The political context of the election strongly influenced the available options for the electoral system. There was little doubt in anyone’s mind that Yasser Arafat would be elected president, and for the presidential election a single-round FPTP system was adopted with little discussion. The assumption was borne out in practice when Arafat received over 80 per cent of the vote against one other candidate.

The choice of system for the Legislative Council elections was much less straightforward. First, agreement within the Palestinian community on accepting and participating in the Interim Agreement process was not unanimous. The emerging Palestinian Authority conducted lengthy discussions backstage with members of Hamas and other Islamic movements which included the question of their participation in elections. Second, the political party system was embryonic. Fatah had the character of a national liberation movement, a political form for which a continuing need was perceived because of the need for unity in moving into ‘final status’ negotiations with Israel (which were not successful). Some other small parties had formed, but many potential candidates were considering standing independently of Fatah. Third, there were some precedents to hand: local elections had been held in Gaza in the 1940s, using Egyptian procedures, and in West Bank cities and towns in the 1970s, using Jordanian procedures inherited from traditions under the British Mandate. There was pressure in particular to follow Jordanian practice.

The choice of a candidate-based electoral system therefore emerged in response to three pressures: the wish to provide a channel for informal candidacies of persons linked to movements which formally rejected the process; the desire of a number of prominent figures to stand as independents; and the recollection of historic elections. The importance placed on simplicity, transparency, speed of counting and confidence in the results also led to a decision in favour of counting at the polling station, thus eliminating preferential systems such as the Alternative Vote (AV) or the Single Transferable Vote (STV) as options. The perception of where natural boundaries existed on the ground thus led to the choice of the Block Vote (BV), with districts which varied in magnitude from 12 in Gaza City down to one in the small towns of Jericho, Salfit and Tubas.

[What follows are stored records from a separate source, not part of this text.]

[src/rtl/drcd_pkg.sv]
// Package of constants for the dual ratio clock divider.
// Assumes one synchronous clock mclk; input clocks are sampled levels.
// Operation
// - Reset drives true outputs low, complements high
// - Select low picks differential pair, high TTL
// - Divide-by-two and divide-by-four, half duty cycle
// - Slower rising edges coincide with faster rising edges
// - Open differential pair reads as steady low
package drcd_pkg;
	// Output counts per ratio
	localparam int DIV2_OUTS = 2;
	localparam int DIV4_OUTS = 4;
	// Reset value of the divider phase counter
	localparam logic [1:0] PHASE_RESET = 2'h0;
	// Phase counter bit that forms each ratio
	localparam int DIV2_BIT = 0;
	localparam int DIV4_BIT = 1;
	// Source select codes
	localparam logic SEL_PECL = 1'h0;
	localparam logic SEL_TTL = 1'h1;
endpackage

A further discussion centred on the representation of minorities, in particular the Christian community (which accounted for some 10 per cent of the electorate) and the Samaritans (a concentrated community of a few hundred people near Nablus). Six reserved seats were created within the Block Vote system for Christians in the four districts with the highest concentration of Christians (two each in Bethlehem and Jerusalem, and one each in Ramallah and Gaza City) and one reserved seat was created for Samaritans in Nablus. Christian candidates had the option to declare themselves as Christian. If the Block Vote count showed that there were not sufficient declared Christian candidates among those in the top positions, the candidate with the lowest vote of those who would otherwise have been elected would be replaced by the declared Christian candidate with the next—highest vote—as indeed happened in all four districts. This meant that there were representatives on the Legislative Council elected with fewer votes than some other candidates who were not elected. While there was some debate on this, it was accepted as legitimate in the context of wide representation and in the aftermath of a successful election.

In practice, the BV electoral system achieved much of what was expected of it. Eighty-seven candidates were nominated in Gaza City, but voters coped well with a ballot paper about a metre long. While few candidates associated with those who rejected the peace process stood, at least one member was elected who might be considered as a bridge to those movements. Candidates on Fatah slates gained an advantage, but voters made clear distinctions between more and less popular individuals. Leading independent figures were elected, as were representatives from minorities. Small towns with a fiercely independent identity gained their own representative. The president and the Legislative Council took office in 1996 with a wide degree of legitimacy within the Palestinian community.